Gurken richtig anbauen: Falscher Zeitpunkt kann die Ernte kosten

Gurken gehören zu den Klassikern im Gemüsebeet. Doch selbst erfahrenen Hobbygärtnern passieren beim Anbau schnell Fehler, welche die Pflanzen nachhaltig gefährden.

Dortmund – Ob Salatgurken, Schälgurken oder Einlegegurken – wer in seinem Garten Gemüse anbaut, bei dem dürfen Gurken in der Regel nicht fehlen. Doch sowohl beim Anbau im Gewächshaus als auch im Gemüsebeet können bereits kleine Fehler großen Schaden anrichten.

PflanzenGurken
Wissenschaftlicher NameCucumis sativus
FamilieKürbisgewächse (Cucurbitaceae)

Gurken anbauen: Drei Fehler können die komplette Ernte kosten

Die Fehler können ein Ausbleiben der schmackhaften Früchte verursachen oder gleich die ganze Pflanze gefährden. Deshalb sollte man beim Gurken-Anbau im Garten ein paar wichtige Regeln beherzigen, wie Merkur.de berichtet.

Gurken im Garten anpflanzen: Falscher Zeitpunkt kann die Ernte kosten

Gurken zu früh pflanzen: Gurken lieben es hell und warm. Daher sollte man mit der Aussaat im Freien oder mit dem Pflanzen immer erst die Eisheiligen abwarten.

Wollen Hobbygärtner dennoch schon früher starten, hat sich schwarze Mulchfolie bewährt. Sie erhöht die Bodentemperatur um rund vier Grad Celsius. Jungpflanzen sollte man bei Frostgefahr mit Vlies oder Eimern abdecken, damit sie keinen Schaden nehmen.

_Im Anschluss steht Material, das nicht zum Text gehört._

What follows belongs to an exercise in optimizing a design on an open flow for a short achievable clock period, few clock cycles and low power; a production flow would make more cautious choices.
In this exercise RTL edits were held to simulation tests only and were not proved equivalent to the original.
Power and IR drop assume default switching activity.

## wip/cedar
## rv32i_mc
module rv32i_mc (
    input         clk,
    input         reset,        
    input  [31:0] mem_rdata,    
    output [31:0] mem_addr,     
    output [31:0] mem_wdata,    
    output        mem_we        
);
    reg [9:0]  pcf;             
    reg [9:0]  ipc;             
    reg [31:0] a;               
    reg [31:0] b;               
    reg [11:0] imm;             
    reg [4:0]  rd;
    reg        r_wr, r_ld, r_st, r_jalr, r_pred, r_eq, r_lt, r_ltu;
    reg        sq;              
    reg        k_inv;           
    reg        sub, sra, left;  
    reg        s_add, s_sh, s_slt, s_sltu, s_xor, s_or, s_and, s_link;
    reg        d_ld, d_st;      
    reg        d_lw;            
    reg [31:0] maddr;           
    reg [31:0] wd;              
    reg [4:0]  lrd;             
    reg        fw1, fw2;        
    reg [31:0] rf [1:31];
    wire dcyc = d_ld | d_st;
    wire wr     = r_wr   & ~sq;     
    wire i_ld   = r_ld   & ~sq;
    wire i_st   = r_st   & ~sq;
    wire i_jalr = r_jalr & ~sq;
    wire pred   = r_pred & ~sq;     
    wire k_eq   = r_eq   & ~sq;     
    wire k_lt   = r_lt   & ~sq;
    wire k_ltu  = r_ltu  & ~sq;
    assign mem_addr  = maddr;
    assign mem_wdata = wd;
    assign mem_we    = d_st;
    wire [31:0] asum = a + {{20{imm[11]}}, imm};
    wire [9:0]  seq  = ipc + 10'd1;
  ...
clock: 11.0 ns
lec_check: 0
cap_margin: 20
core_margin: 2
core_utilization: 60
cts_buf_list: sky130_fd_sc_hd__clkbuf_8
cts_cluster_diameter: 60
cts_cluster_size: 14
slew_margin: 20
standard.sh (not shown) runs the stock make flow with config.mk's settings and CLKGATE_MAP_FILE= SYNTH_SCRIPT=/design/flow/synth_recipe.tcl, a recipe that flattens the netlist after the stock synthesis.
==> flow/flow/run.sh <==
#!/bin/bash
set -euo pipefail
bash standard.sh SETUP_SLACK_MARGIN=7 finish > standard_flow.log 2>&1
wip/cedar ended with every stage complete and zero timing, DRC or antenna violations.
Testbench counts of wip/cedar, summed over its fixed seeds: cycles 48,162.
This is an optimization exercise on Yosys and OpenROAD, whose aim is small area, not a production implementation.
Function was checked by simulation only, so behaviour that the tests miss may differ from the original.
Power and IR drop assume default switching activity.

[design/flow/design.v]
`timescale 1ns/100ps
module cmd_server(
    input               SYS_CLK,
    input               SYS_RST,
    input               PULSE_2KHZ,
    input       [31:0]  OPB_DI,
    output      [31:0]  OPB_DO,
    output      [31:0]  OPB_ADDR,
    output              OPB_RE,
    output              OPB_WE,
    output              UART_TXD,
    input               UART_RXD
);
    reg  [4:0]  c_lo;
    reg  [4:0]  c_hi;
    wire        lo_end  = &c_lo;
    wire        hi_last = c_hi[4] & c_hi[3] & c_hi[1];      
    wire        bit_end = lo_end & hi_last;
    always @(posedge SYS_CLK or posedge SYS_RST) begin
        if (SYS_RST) begin
            c_lo <= 5'd0;
            c_hi <= 5'd0;
        end else begin
            c_lo <= c_lo + 5'd1;
            if (lo_end)
                c_hi <= hi_last ? 5'd0 : c_hi + 5'd1;
        end
    end
    reg         pulse_q;
    always @(posedge SYS_CLK)
        pulse_q <= PULSE_2KHZ;
    wire        tick = PULSE_2KHZ & ~pulse_q;
    reg  [3:0]  rx_ph;
    reg  [3:0]  rx_byte;
    reg         rx_sel;
    reg         typ;             
    reg         bad;
    reg  [7:0]  tcnt;
    wire        rx_idle  = (rx_ph == 4'd14);
    wire        rx_data  = ~rx_ph[3];
    wire        win      = rx_sel ? (c_hi == 5'd0) : (c_hi == 5'd13);
    wire        win_end  = win & lo_end;
    wire        in_hdr   = (rx_byte == 4'd15);
    wire        in_tail  = (rx_byte == 4'd8);
    wire [7:0]  HDR      = 8'h5A;
    wire        mism     = (rx_ph[2:0] == 3'd0) ? (in_tail & (UART_RXD == typ))
                                                : (UART_RXD ^ HDR[rx_ph[2:0]] ^ in_tail);
    wire        bad_now  = bad | ((in_hdr | in_tail) & mism);
    wire        byte_end = win_end & (rx_ph == 4'd7);
    wire        tmo      = tcnt[7] & tcnt[6] & tcnt[3];     
    wire        fire     = byte_end & in_tail & ~bad_now;
    always @(posedge SYS_CLK or posedge SYS_RST) begin
        if (SYS_RST) begin
            rx_ph   <= 4'd14;
            rx_byte <= 4'd15;
        end else begin
            if (rx_idle) begin
                if (!UART_RXD)
                    rx_ph <= 4'd15;
            end else if (win_end) begin
                rx_ph <= (rx_ph == 4'd8) ? 4'd14 : rx_ph + 4'd1;
            end
            if (tmo)
                rx_byte <= 4'd15;
            else if (byte_end) begin
                if (in_hdr)
                    rx_byte <= bad_now ? 4'd14 : 4'd0;
                else if (in_tail)
                    rx_byte <= 4'd15;
                else if (rx_byte != 4'd14)
                    rx_byte <= rx_byte + 4'd1;
            end
        end
    end
    always @(posedge SYS_CLK) begin
        if (rx_idle && !UART_RXD)
            rx_sel <= (c_hi >= 5'd7) && (c_hi <= 5'd20);
        if (win_end) begin
            if (rx_ph == 4'd15)
                bad <= 1'b0;
            else if (rx_data)
                bad <= bad_now;
            if (in_hdr && rx_ph == 4'd0)
                typ <= UART_RXD;
        end
        if (in_hdr)
            tcnt <= 8'd0;
        else if (tick)
            tcnt <= tcnt + 8'd1;
    end
    assign OPB_WE = fire & ~typ;
    assign OPB_RE = fire & typ;
    reg         re_d;
    always @(posedge SYS_CLK)
        re_d <= OPB_RE;
    reg  [3:0]  tx_byte;
    reg  [3:0]  tx_ph;
    reg  [31:0] ra;
    reg  [31:0] rd;
    wire [4:0]  j   = in_hdr ? {tx_byte[1:0], tx_ph[2:0]} : {rx_byte[1:0], rx_ph[2:0]};
    wire        jm  = (c_lo == j);
    wire        wr  = win & jm & rx_data & ~rx_byte[3];
    wire [31:0] a_out;
    wire [31:0] d_out;
    wire [31:0] di_ring;
    genvar g;
    generate
        for (g = 0; g < 32; g = g + 1) begin : map
            localparam integer JO = (62 - g) % 32;
            localparam integer JL = (32 - g) % 32;
            assign a_out[8 * (3 - JO / 8) + JO % 8]   = ra[g];
            assign d_out[8 * (3 - JO / 8) + JO % 8]   = rd[g];
            assign di_ring[g] = OPB_DI[8 * (3 - JL / 8) + JL % 8];
        end
    endgenerate
    assign OPB_ADDR = a_out;
    assign OPB_DO   = d_out;
    always @(posedge SYS_CLK) begin
        ra <= {ra[30:0], (wr & ~rx_byte[2]) ? UART_RXD : ra[31]};
        rd <= {rd[30:0], (wr & rx_byte[2]) ? (UART_RXD & ~typ) : rd[31]} | (di_ring & {32{re_d}});
    end
    reg  [8:0]  pcnt;
    reg         ping_mode;
    reg         ping_pend;
    reg         ans_pend;
    wire        ping_due = tick & ping_mode & (pcnt[7:0] == 8'd249);
    always @(posedge SYS_CLK or posedge SYS_RST) begin
        if (SYS_RST) begin
            pcnt      <= 9'd0;
            ping_mode <= 1'b1;
        end else begin
            if (tick)
                pcnt <= (pcnt == 9'd499) ? 9'd0 : pcnt + 9'd1;
            if (fire)
                ping_mode <= 1'b0;
        end
    end
    reg         src_ping;
    reg         txd;
    reg         pf;
    wire        tx_idle = (tx_byte == 4'd9);
    wire [2:0]  k       = tx_ph[2:0];
    wire        eff_typ = typ & ~src_ping;
    wire [7:0]  TAIL    = 8'hA5;
    reg  [7:0]  ping_b;
    always @(*) begin
        case (tx_byte[2:0])
            3'd0:    ping_b = 8'hAA;
            3'd1:    ping_b = 8'hBB;
            3'd2:    ping_b = 8'hCC;
            3'd3:    ping_b = 8'hDD;
            3'd4:    ping_b = 8'h11;
            3'd5:    ping_b = 8'h22;
            3'd6:    ping_b = 8'h33;
            default: ping_b = 8'h44;
        endcase
    end
    wire        dbit = (tx_byte == 4'd15) ? (HDR[k] | ((k == 3'd0) & eff_typ)) :
                       (tx_byte == 4'd8)  ? (TAIL[k] & ~((k == 3'd0) & eff_typ)) :
                       src_ping           ? ping_b[k] : pf;
    wire        nbit = (tx_ph == 4'd15) ? 1'b0 : tx_ph[3] ? 1'b1 : dbit;
    always @(posedge SYS_CLK)
        if (jm)
            pf <= tx_byte[2] ? rd[31] : ra[31];
    always @(posedge SYS_CLK or posedge SYS_RST) begin
        if (SYS_RST) begin
            tx_byte   <= 4'd9;
            tx_ph     <= 4'd15;
            txd       <= 1'b1;
            ping_pend <= 1'b0;
            ans_pend  <= 1'b0;
        end else begin
            if (ping_due)
                ping_pend <= 1'b1;
            if (fire)
                ans_pend <= 1'b1;
            if (bit_end) begin
                if (tx_idle) begin
                    if (ping_pend || ans_pend) begin
                        tx_byte <= 4'd15;
                        if (ping_pend)
                            ping_pend <= 1'b0;
                        else
                            ans_pend <= 1'b0;
                    end
                end else begin
                    txd <= nbit;
                    if (tx_ph == 4'd8) begin
                        tx_ph   <= 4'd15;
                        tx_byte <= (tx_byte == 4'd8) ? 4'd9 : tx_byte + 4'd1;
                    end else begin
                        tx_ph <= tx_ph + 4'd1;
                    end
                end
            end
        end
    end
    always @(posedge SYS_CLK)
        if (bit_end && tx_idle && (ping_pend || ans_pend))
            src_ping <= ping_pend;
    assign UART_TXD = txd;
endmodule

Viele ziehen Gurken auch erst im Haus vor, bevor sie ins Gewächshaus beziehungsweise ins Beet kommen. Mit der Aussaat in Töpfe sollte man jedoch erst zwei bis drei Wochen vor dem Auspflanzen beginnen – sonst werden die Jungpflanzen zu groß. Sobald die Gurken zwei echte Blätter angesetzt haben, geht‘s für sie nach draußen.

Beim Gurken-Anbau können allerlei Fehler passieren. Diese Snackgurke wächst aber prächtig.

Garten-Tipp: Zwei weitere Fehler beim Gurken-Anbau

  • Keine Rankhilfe benutzen: Damit Gurken gut abtrocknen können und keine Pilzkrankheiten wie Mehltau entstehen, sollte man auf Rankhilfen zurückgreifen. Im Gewächshaus eignen sich dafür Schnüre, die zwischen Boden und Dach gespannt werden können, ansonsten gibt es fertige Rankgerüste aus Holz oder Bohnengitter im Gartenfachhandel. Mehltau ist übrigens auch ein Grund, weshalb man Tomaten lieber nicht neben Gurken pflanzen sollten.
  • Falsch gießen: Erhalten Gurken zu wenig Wasser, gefährdet das die Ernte. Pro Kilogramm geernteter Gurke benötigt eine Gurkenpflanze zwölf Liter Wasser. Bei Trockenheit sollte man natürlich besonders ausgiebig zur Gießkanne greifen, aber auch, sobald sich die ersten Früchte bilden. Die Wurzelballen sollten täglich mit abgestandenem, temperiertem Wasser gegossen werden. Das verhindert auch, dass die Gurken bitter schmecken. Der beste Zeitpunkt dafür ist übrigens morgens, dann hat die Feuchtigkeit genügend Zeit zu verdunsten und Mehltau hat keine Chance. Feuchtigkeit lockt zudem Schnecken an, die dann wieder mühsam vertrieben werden müssen.